The Oban Times
Off to a flying start
Published:  09 October, 2008

‘FLYING doctors’ is a term that is usually associated with remote outback areas of Australia, but now the west coast of Scotland is cultivating its own breed of airborne medics.

Over the last few decades medical consultants have become more specialised in what they do and their skills have become more concentrated in city hospitals.

This has led to the problem of getting critically-ill patients quickly from remote and rural areas to hospitals which are better equipped to treat them.

While the Scottish Ambulance Service has long operated helicopter and fixed wing planes to transfer patients, it has become clear over the years that sometimes immediate treatment is needed before a patient can even be moved to a city hospital.

For three years a number of emergency medicine consultants volunteered their time to operate a small ‘cost neutral’ emergency helicopter retrieval scheme in Argyll and Clyde to show the powers-that-be how it could work.

This set the scene for a Scottish executive fully-funded, independently-assessed pilot scheme being set up for 18 months on the west coast, from Stranraer to Stornoway, including three rural general hospitals, 13 community hospitals and numerous isolated practices.

Based on the outcome of this pilot, the service could go national.

Dr Alistair Newton, one of the team of 15 consultants, including those trained in emergency medicine, intensive care and anaesthetics, explained: ‘The idea is to take a critical care team – equipment and doctors with the expertise, to the places that don’t necessarily have it.

‘Or in rural general hospitals, like Oban and the Western Isles, where they have more facilities, we are providing transport for patients to take them back to city hospitals.’

Already in the first three months of service, since June this year, more than 60 seriously ill and injured patients have been retrieved from rural health care units, with the team providing advice on the assessment, treatment and safe transfer of another 41 patients.

Two thirds of those retrieved were medical emergencies and one third had life-threatening injuries.

Ten patients have been retrieved from Oban, Tiree and Lochgilphead since June.

On one occasion, the team was called to Islay where a woman was unconscious with meningitis.

Treat

Over the phone, the consultant gave the GP on the island advice on how to initially treat the patient before the consultant was flown to Islay by a royal navy search and rescue helicopter.

In the island hospital, the consultant was able to anaesthetise the patient and insert catheters into an artery on her wrist and into her heart to help improve her blood pressure before she was flown, with a ventilator, to an intensive care bed in Glasgow.

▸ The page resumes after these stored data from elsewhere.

### config.mk
export PLATFORM = sky130hd
export DESIGN_NAME = vp8_frame_resolution_parser
export DESIGN_NICKNAME = d
export VERILOG_FILES = /design/src/sv/vp8frp_pkg.sv /design/src/sv/vp8_frame_resolution_parser.sv
export SDC_FILE = /design/constraint.sdc
export NUM_CORES = 1
export LEC_CHECK = 0
export ABC_AREA = 1
export BUFFER_PORTS_ARGS = -buffer_cell sky130_fd_sc_hd__buf_2
export CORE_UTILIZATION = 52
export CTS_BUF_LIST = sky130_fd_sc_hd__clkbuf_8
export DETAILED_ROUTE_END_ITERATION = 12
export GPL_TIMING_DRIVEN = 0
export PLACE_DENSITY_LB_ADDON = 0.12
export SLEW_MARGIN = 10
export SYNTH_ARGS = -nofsm -noshare
export SYNTH_HDL_FRONTEND = slang
export SYNTH_SLANG_ARGS = --single-unit
export TNS_END_PERCENT = 5
### constraint.sdc
create_clock -name i_clk -period 8 [get_ports i_clk]
set_input_delay 2 -clock i_clk [delete_from_list [all_inputs] [get_ports i_clk]]
set_output_delay 2 -clock i_clk [all_outputs]
set_load 0.03 [all_outputs]
### src/sv/vp8frp_pkg.sv
// Package for the VP8 frame resolution parser.
// Holds the header constants, the parser phase type and the field widths.
// No dependencies.
`default_nettype none

package vp8frp_pkg;

    localparam int OFFSET_BITS_DEF = 24;

    localparam int BYTE_W   = 8;
    localparam int WIDTH_W  = 14;
    localparam int HEIGHT_W = 18;
    localparam int COUNT_W  = 3;
    localparam int HEAD_LEN = 14;

    localparam logic [7:0] SYNC_B0 = 8'h9d;
    localparam logic [7:0] SYNC_B1 = 8'h01;
    localparam logic [7:0] SYNC_B2 = 8'h2a;

    localparam logic [31:0] PARTS_MIN     = 32'd2;
    localparam logic [31:0] PARTS_MAX     = 32'd6;
    localparam logic [31:0] PART_SIZE_MIN = 32'd10;

    localparam int FIRST_PART     = 4;
    localparam int PLAIN_MIN_LAST = 9;   // offset of the last beat of a 10-byte buffer
    localparam int MULTI_MIN_LAST = 17;  // offset of the last beat of an 18-byte buffer
    localparam int SIZE_SLACK     = 8;
    localparam int STITCH_TRIM    = 32;

    // Offsets within one part: four size bytes, then the frame header.
    localparam int REL_SIZE_LAST = 3;
    localparam int REL_WIDTH_LO  = 10;
    localparam int REL_WIDTH_HI  = 11;
    localparam int REL_HEIGHT_LO = 12;
    localparam int REL_HEIGHT_HI = 13;

    localparam int STATUS_FOUND = 0;
    localparam int STATUS_RETRY = 1;

    typedef enum logic {
        PH_TRACK,
        PH_STOP
    } t_phase;

endpackage

`default_nettype wire

### src/sv/vp8_frame_resolution_parser.sv
// VP8 frame resolution parser, top level and only module.
// Takes a frame one byte per beat and reports its resolution on the last beat.
// Depends on vp8frp_pkg.
//
// The parser takes one byte per clock and sustains one beat per cycle, unless a
// last beat waits on the result side. A beat passes one input register; the
// header tracking, the size checks and the final decision then sit in one stage
// of compares and short adds ahead of the result register, so a new beat
// follows the last beat of a frame at once. A frame's result passes the input
// register and then the result register. While a result waits, the bytes of
// the next frame keep flowing; only that frame's last beat holds in the input
// register until the waiting result is taken. Plain frames carry the start code
// 9d 01 2a at offset 3; other frames are read as a part count followed by
// size-prefixed parts. Buffers longer than 2^OFFSET_BITS bytes report status 1.
`default_nettype none

module vp8_frame_resolution_parser #(
    parameter int OFFSET_BITS = vp8frp_pkg::OFFSET_BITS_DEF
) (
    input  wire logic                        i_clk,
    input  wire logic                        i_rst_n,
    // tdata: data_byte[7:0]
    input  wire logic [vp8frp_pkg::BYTE_W-1:0] i_s_axis_tdata,
    input  wire logic                        i_s_axis_tlast,   // last_byte
    input  wire logic                        i_s_axis_tvalid,
    output logic                             o_s_axis_tready,
    // tdata: frame_width[13:0], frame_height[31:14], part_count[34:32], zeros
    output logic [39:0]                      o_m_axis_tdata,
    // tuser: status[0]
    output logic [0:0]                       o_m_axis_tuser,
    output logic                             o_m_axis_tvalid,
    input  wire logic                        i_m_axis_tready
);

    import vp8frp_pkg::*;

    localparam int OB = OFFSET_BITS;
    localparam int PW = OB + 1;
    localparam int SW = ((OB > 31) ? OB : 31) + 1;
    localparam logic [OB-1:0] OFS_MAX   = {OB{1'b1}};
    localparam logic [SW-1:0] SUM_LIMIT = SW'(OFS_MAX);

    // Input register.
    logic              r_in_valid;
    logic [BYTE_W-1:0] r_in_byte;
    logic              r_in_last;

    // Parser state.
    logic [OB-1:0]     r_ofs;
    logic              r_ovf;
    t_phase            r_phase, n_phase;
    logic [7:0]        r_head [HEAD_LEN];
    logic [2:0]        r_parts_seen, n_parts_seen;
    logic [PW-1:0]     r_part_start, n_part_start;
    logic [31:0]       r_part_size, n_part_size;
    logic [OB-1:0]     r_size_sum, n_size_sum;
    logic [WIDTH_W-1:0]        r_width, n_width;
    logic signed [HEIGHT_W-1:0] r_height, n_height;
    logic              r_fail, n_fail;

    // Result register.
    logic              r_out_valid;
    logic              r_status, n_status;
    logic [WIDTH_W-1:0]         r_out_w, n_out_w;
    logic signed [HEIGHT_W-1:0] r_out_h, n_out_h;
    logic [COUNT_W-1:0]         r_out_c, n_out_c;

    logic advance;
    logic s_accept;
    logic stop_req;

    logic [7:0]    hv [HEAD_LEN];
    logic [31:0]   count_word;
    logic          count_ok;
    logic [2:0]    count3;
    logic [2:0]    examined;
    logic          at_part;
    logic [PW-1:0] rel;
    logic [31:0]   size_full;
    logic [SW-1:0] sum_full;
    logic          sync3, sync11;

    assign advance  = r_in_valid && (!r_in_last || !r_out_valid || i_m_axis_tready);
    assign s_accept = i_s_axis_tvalid && o_s_axis_tready;
    assign o_s_axis_tready = !r_in_valid || advance;

    // The header bytes as they stand once the current beat is written.
    always_comb begin
        for (int i = 0; i < HEAD_LEN; i++) begin
            hv[i] = (r_ofs == OB'(i)) ? r_in_byte : r_head[i];
        end
    end

    assign count_word = {hv[3], hv[2], hv[1], hv[0]};
    assign count_ok   = (count_word >= PARTS_MIN) && (count_word <= PARTS_MAX);
    assign count3     = count_word[2:0];
    assign examined   = (count3 == 3'd2) ? 3'd1 : count3;
    assign at_part    = ({1'b0, r_ofs} >= r_part_start);
    assign rel        = {1'b0, r_ofs} - r_part_start;

    // Part tracking: size bytes, checks and the per-part header fields.
    always_comb begin
        n_parts_seen = r_parts_seen;
        n_part_start = r_part_start;
        n_part_size  = r_part_size;
        n_size_sum   = r_size_sum;
        n_width      = r_width;
        n_height     = r_height;
        n_fail       = r_fail;
        stop_req     = 1'b0;
        size_full    = r_part_size;
        sum_full     = SW'(r_size_sum);

        if (r_phase == PH_TRACK && r_ofs >= OB'(FIRST_PART)) begin
            if (!count_ok) begin
                stop_req = 1'b1;
            end else if (at_part) begin
                if (rel < PW'(4)) begin
                    unique case (rel[1:0])
                        2'd0: size_full = r_part_size | {24'd0, r_in_byte};
                        2'd1: size_full = r_part_size | {16'd0, r_in_byte, 8'd0};
                        2'd2: size_full = r_part_size | {8'd0, r_in_byte, 16'd0};
                        default: size_full = r_part_size | {r_in_byte, 24'd0};
                    endcase
                    n_part_size = size_full;
                    sum_full    = SW'(r_size_sum) + SW'(size_full[30:0]);
                    if (rel == PW'(REL_SIZE_LAST)) begin
                        if (size_full[31] || size_full < PART_SIZE_MIN) begin
                            n_fail   = 1'b1;
                            stop_req = 1'b1;
                        end else begin
                            n_size_sum = sum_full[OB-1:0];
                            if (sum_full > SUM_LIMIT) begin
                                n_fail   = 1'b1;
                                stop_req = 1'b1;
                            end
                        end
                    end
                end else if (rel == PW'(REL_WIDTH_LO)) begin
                    n_width = {6'd0, r_in_byte};
                end else if (rel == PW'(REL_WIDTH_HI)) begin
                    n_width = r_width | {r_in_byte[5:0], 8'd0};
                end else if (rel == PW'(REL_HEIGHT_LO)) begin
                    n_height = r_height + HEIGHT_W'(r_in_byte);
                end else if (rel == PW'(REL_HEIGHT_HI)) begin
                    n_height = r_height + HEIGHT_W'({r_in_byte[5:0], 8'd0});
                    // Stitched frames overlap: trim each part, inner parts twice.
                    if (examined > 3'd1) begin
                        n_height = n_height - HEIGHT_W'(STITCH_TRIM);
                        if (r_parts_seen > 3'd0 && r_parts_seen < count3 - 3'd1) begin
                            n_height = n_height - HEIGHT_W'(STITCH_TRIM);
                        end
                    end
                    n_parts_seen = r_parts_seen + 3'd1;
                    if (n_parts_seen < examined) begin
                        n_part_start = r_part_start + PW'(4) + PW'(r_part_size);
                        n_part_size  = '0;
                    end else begin
                        stop_req = 1'b1;
                    end
                end
            end
        end
    end

    always_comb begin
        n_phase = r_phase;
        if (stop_req) begin
            n_phase = PH_STOP;
        end
    end

    // Final decision on the last beat, using the state after this beat.
    assign sync3  = (hv[3] == SYNC_B0) && (hv[4] == SYNC_B1) && (hv[5] == SYNC_B2);
    assign sync11 = (hv[11] == SYNC_B0) && (hv[12] == SYNC_B1) && (hv[13] == SYNC_B2);

    always_comb begin
        n_status = 1'(STATUS_RETRY);
        n_out_w  = '0;
        n_out_h  = '0;
        n_out_c  = '0;
        if (!r_ovf && r_ofs >= OB'(PLAIN_MIN_LAST)) begin
            if (sync3) begin
                n_status = 1'(STATUS_FOUND);
                n_out_w  = {hv[7][5:0], hv[6]};
                n_out_h  = HEIGHT_W'({hv[9][5:0], hv[8]});
                n_out_c  = 3'd1;
            end else if (r_ofs >= OB'(MULTI_MIN_LAST) && sync11 && count_ok && !n_fail
                         && n_parts_seen >= examined
                         && ({1'b0, r_ofs} + PW'(1)) >= ({1'b0, n_size_sum} + PW'(SIZE_SLACK)))
            begin
                n_status = 1'(STATUS_FOUND);
                n_out_w  = n_width;
                n_out_h  = n_height;
                n_out_c  = count3;
            end
        end
    end

    always_ff @(posedge i_clk) begin
        if (!i_rst_n) begin
            r_in_valid <= 1'b0;
        end else if (s_accept) begin
            r_in_valid <= 1'b1;
        end else if (advance) begin
            r_in_valid <= 1'b0;
        end
        if (s_accept) begin
            r_in_byte <= i_s_axis_tdata;
            r_in_last <= i_s_axis_tlast;
        end
    end

    always_ff @(posedge i_clk) begin
        if (advance && r_ofs < OB'(HEAD_LEN)) begin
            r_head[r_ofs[3:0]] <= r_in_byte;
        end
    end

    always_ff @(posedge i_clk) begin
        if (!i_rst_n || (advance && r_in_last)) begin
            r_ofs        <= '0;
            r_ovf        <= 1'b0;
            r_phase      <= PH_TRACK;
            r_parts_seen <= '0;
            r_part_start <= PW'(FIRST_PART);
            r_part_size  <= '0;
            r_size_sum   <= '0;
            r_width      <= '0;
            r_height     <= '0;
            r_fail       <= 1'b0;
        end else if (advance) begin
            if (r_ofs != OFS_MAX) begin
                r_ofs <= r_ofs + OB'(1);
            end else begin
                r_ovf <= 1'b1;
            end
            r_phase      <= n_phase;
            r_parts_seen <= n_parts_seen;
            r_part_start <= n_part_start;
            r_part_size  <= n_part_size;
            r_size_sum   <= n_size_sum;
            r_width      <= n_width;
            r_height     <= n_height;
            r_fail       <= n_fail;
        end
    end

    always_ff @(posedge i_clk) begin
        if (!i_rst_n) begin
            r_out_valid <= 1'b0;
        end else if (advance && r_in_last) begin
            r_out_valid <= 1'b1;
        end else if (i_m_axis_tready) begin
            r_out_valid <= 1'b0;
        end
        if (advance && r_in_last) begin
            r_status <= n_status;
            r_out_w  <= n_out_w;
            r_out_h  <= n_out_h;
            r_out_c  <= n_out_c;
        end
    end

    assign o_m_axis_tvalid = r_out_valid;
    assign o_m_axis_tuser  = r_status;
    assign o_m_axis_tdata  = {5'd0, r_out_c, r_out_h, r_out_w};

    // A processed last beat leaves the parser back at the start of a frame.
    a_restart: assert property (@(posedge i_clk) disable iff (!i_rst_n)
        advance && r_in_last |=> r_ofs == '0 && r_phase == PH_TRACK && !r_fail)
        else $error("parser state not cleared after the last beat");

    // A found resolution always names a part count.
    a_found_count: assert property (@(posedge i_clk) disable iff (!i_rst_n)
        r_out_valid && r_status == 1'(STATUS_FOUND) |-> r_out_c != '0)
        else $error("found resolution without a part count");

    // A failed frame carries zero fields.
    a_retry_zero: assert property (@(posedge i_clk) disable iff (!i_rst_n)
        r_out_valid && r_status == 1'(STATUS_RETRY)
        |-> r_out_w == '0 && r_out_h == '0 && r_out_c == '0)
        else $error("retry result carries nonzero fields");

    // No more parts are counted than a frame may hold.
    a_parts_bound: assert property (@(posedge i_clk) disable iff (!i_rst_n)
        r_parts_seen <= 3'd6)
        else $error("part counter beyond six");

    // A result still waiting blocks only a second last beat.
    a_hold_last: assert property (@(posedge i_clk) disable iff (!i_rst_n)
        r_out_valid && !i_m_axis_tready && r_in_valid && r_in_last |-> !advance)
        else $error("last beat processed over a pending result");

endmodule

`default_nettype wire

==> impl_metrics.ini <==
[status]
result_of_the_run = completed

[layout]
most_frequent_standard_cell_in_the_layout_excluding_fill_and_tap_cells = nand2_1
diodes = 0
nets = 3280
fin_cells = 3676
final_cell_mix = 704 x nand2_1, 412 x inv_1, 274 x nor2_1
layout-drive-gt1-share_pct = 8.12
area.growth.synth_to_final_pct = 10.0

[floorplanning]
fp.dieH_um = 204
row_count = 73
boundaryPins = 56
floorplan.die_area_mm2 = 0.0418
floorplan.die.width_um = 204
floorplan.core_area_mm2 = 0.0401
start_util_pct = 53.1

[pwr]
internal_power_w = 0.00254
switch_share_pct = 33.1
clock_network_fraction_of_total_power_pct = 36.3
power_leakage_nw = 10.9
vdd_ir_drop_max_mv = 0.137
powerDensity_mw_per_mm2 = 162
share_comb_of_total_power_pct = 20.6
report.power.total_w = 0.00380
net-switching-power_w = 0.00126
power_frac_seq_pct = 43.1

[timing]
min_period_ns = 7.62
achievable-frequency_mhz = 131
max_slew.worst_pin.slew_ns = 1.24
post-route-period-util_pct = 95.2
setup_repair_after_global_routing_missed_its_margin = false
finalSetupViolCount = 0
max-slew-margin-rel_pct = 17.1
timing_max_transition_violations_final = 0
hold_violations = 0
skew_ns = 0.0472

[critical_path]
arrival_ns = 8.08
critical_path_buf_inv_count = 4
slowest_stage = clkbuf_1
worst-setup-path-type = reg2reg
cp_top_family = simple AND/OR/NAND/NOR gates
cp-end-kind = register
crit_path_max_fanout = 13
worst_setup_path_start_kind = register
cpPeakStageDelay_ns = 0.83
cp.required_ns = 8.46

[global_route]
overflow_after_grt = 0
antenna_violations_before_repair = 0
global_route.usage.total_pct = 33.1
via_count_of_the_first_global_routing_pass = 19200
wire_length_of_the_first_global_routing_pass_um = 106000
grt_max_degree = 38

[clock_network]
cts-hold-fix-buffers = 0
htree_num_levels = 2
number_of_buffers_on_the_longest_clock_path = 3
clkSlewWorstSetupHoldPaths_ns = 0.06
clock_tree_from_tritoncts = done
cts_made_buffers = 52
clock_latency_ns = 0.68
numClockSinks = 290
clk_root_buffer_cell = clkbuf_8

[logic_synthesis]
dominant_combinational_cell_family_by_area_after_synthesis = simple AND/OR/NAND/NOR gates
synth_xor_xnor_area_share_pct = 4.11
post_synth_instance_area_mm2 = 0.0213
synth_edf_count = 145
yosys.area.top_type_share_pct = 20.4
share_of_synthesized_area_occupied_by_flip_flops_and_latches_pct = 34.1
ys_warn_count = 0
synth.area.mux_share_pct = 0
synth_compound_area_share_pct = 15.7
synth_seq_cells = 290
synthesis.instances = 2985
adder_cell_share_of_the_synthesized_area_pct = 9.45
synthArstFlopShare_pct = 0
synth_simple_gate_area_share_pct = 27.6
ys_top_cells_by_area = edfxtp_1 20%, dfxtp_1 14%, nand2_1 12%, ha_1 9.0%, inv_1 7.0%
postSynthAreaPerCell_um2 = 7.14
synthDistinctLibCells = 60
netlist.top_cell.by_area = edfxtp_1
yosys_most_used_dff = edfxtp_1

[detailed_routing]
route.detailed.vias_per_inst = 5.71
wl_um = 69700
drc = 0
detail_route.iter0.violations = 2178
vias = 21000
postRouteAntennaNets = 0
avgRoutedWirePerCell_um = 19.0
detail_route.first_pass.iterations = 7

[min_path]
hold_path_class = reg2reg

[place]
post-dp-hpwl_um = 54500
gp_routability_congestion = 0.986
place_inst = 3565
port_buffers = 50

[flow_run]
max_cap_viols = 0
==> metal layers <==
| metal | vias up | routed length [um] | global-route usage, % |
|---|---|---|---|
| li1 | 10200 | - | - |
| met1 | 9722 | 30500 | 45.6 |
| met2 | 895 | 30400 | 51.7 |
| met3 | 164 | 6420 | 6.03 |
| met4 | 0 | 2370 | 11.9 |
| met5 | - | 0 | 0 |
==> sequential cells by signal (all words and copies together), names as in the netlist, 3 cells and up <==
register,cells
r_head,100
r_part_size,32
r_part_start,25
r_ofs,24
r_size_sum,24
r_height,18
r_out_h,18
r_out_w,14
r_width,14
r_in_byte,8
r_out_c,3
r_parts_seen,3
==> final timing paths <==
kind / from / to / slack (ns) / cells after the start
setup / recovery: r_in_byte[7] / r_out_h[15] / 0.38 / 29
hold / removal: r_part_start[2] / r_part_start[2] / 0.46 / 2
setup reg to reg: r_in_byte[7] / r_out_h[15] / 0.38 / 29
hold reg to reg: r_part_start[2] / r_part_start[2] / 0.46 / 2
==> area by class of cell <==
cell class | count | area (um2)
plain buffers | 85 | 408
well taps | 525 | 657
inverters | 408 | 1540
clock inverters | 41 | 251
fillers | 3781 | 16700
repair buffers | 66 | 387
clock buffers | 55 | 757
multi-input cells | 2206 | 12200
flip-flops and latches | 290 | 7260
==> kinds of logic (layout without fill, tap and decap cells) <==
logic type | after synthesis | after routing
AO/OA/AOI/OAI | 593 | 593
buffers and inverters | 493 | 655
flip-flops | 290 | 290
XOR/XNOR | 100 | 100
AND/OR/NAND/NOR | 1350 | 1350
other | 1 | 5
adder cells (fa/ha/maj) | 158 | 158
==> Yosys cell counts (53+ instances only) <==
cell / instances
nand2_1: 707
nand3_1: 153
a21oi_1: 210
edfxtp_1: 145
xor2_1: 73
inv_1: 397
nor3_1: 53
o21ai_0: 234
nor2_1: 276
clkbuf_1: 56
dfxtp_1: 145
nand4_1: 66
ha_1: 153
==> tightest hold or removal path, stage by stage (launching register included) <==
cell and delay [ns]:
dfxtp_1 0.32, nand2_1 0.05, nand3_1 0.05
==> power groups by stage <==
| stage | clock network [W] | logic (W) | registers [W] |
|---|---|---|---|
| floorplan | 0 | 0.000548 | 0.00166 |
| global placement | 0 | 0.000730 | 0.00167 |
| detailed placement | 0 | 0.000746 | 0.00167 |
| CTS | 0.00139 | 0.000754 | 0.00164 |
| global route | 0.00145 | 0.000868 | 0.00164 |
| finish | 0.00138 | 0.000784 | 0.00164 |
==> metrics by stage <==
step | setup slack, ns | setup TNS, ns | util [%] | hold slack [ns] | cell area [um2]
3_5_place_dp | -0.121 | -0.615 | 55.5 | 0.444 | 22200
4_1_cts | 0.0299 | 0 | 58.0 | 0.459 | 23300
3_3_place_gp | -0.0252 | -0.0326 | 55.4 | 0.442 | 22200
6_report | 0.382 | 0 | 58.5 | 0.458 | 23400
2_1_floorplan | 2.15 | 0 | - | 0.429 | 21300
5_1_grt | 0.0258 | 0 | 58.5 | 0.473 | 23400
==> repair_timing <==
item,4_1_cts,5_1_grt
gates cloned,0,0
endpoints found under the hold margin,0,0
pin swaps,0,1
setup endpoints to repair,11,28
resized for setup,2,23
buffers inserted,2,13
(Power assumes the default switching activity.)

The woman made a full recovery and was able to be discharged from hospital within a week.

The retrieval service is not there to replace existing local services but to work with them to make the health service more effective when dealing with life-threatening emergencies.

The team will fly to a community hospital or rural health centre where a patient will be under the care of practitioner or a paramedic. The patient will be assessed and given treatment, if necessary, to stabilise them in order to transfer them to the nearest appropriate intensive care unit.

Dr Newton said the same applied with critically-ill patients, when it comes to getting treatment as quickly as possible, as it did with trauma patients, often referred to as ‘the golden hour’.

‘It is all about getting the team with the skills and equipment to the patients as quickly as possible,’ he said.

‘We have got everything we need ready to go; we are set up to deal with 999 calls from the ambulance or retrieval – we just grab the bags and go.’

One member of the team is on call at all times based at the Scottish Ambulance Service’s helipad on the Clyde but there is a team of consultants and registrars that can also be called upon for their skills if needed and they usually travel with the paramedic teams in the helicopter, the fixed-wing aircraft or royal navy Sea King helicopter.

The average time to have a full team in the air is 49 minutes, with the average time between receiving the call and delivering the patient to an urban hospital down to four hours.

‘Some of the feed-back we have had from rural practitioners that we have gone out to has been fantastic,’ said Dr Newton.

‘Generally it has been well-supported at all levels across the health boards and the Scottish executive’s health department.

Dr Newton, who has moved up from London to take up a post with EMRS, added: ‘A lot of the other consultants were involved in the Argyll and Clyde limited pilot, so they are delighted that it has been extended to a formal 18-month pilot.’

Dr Newton worked in London’s Helicopter Emergency Medical Service (HEMS) full time for six months and as an honorary consultant for three years, but first worked in a small retrieval team when in Sydney, Australia, the home of the original flying doctors.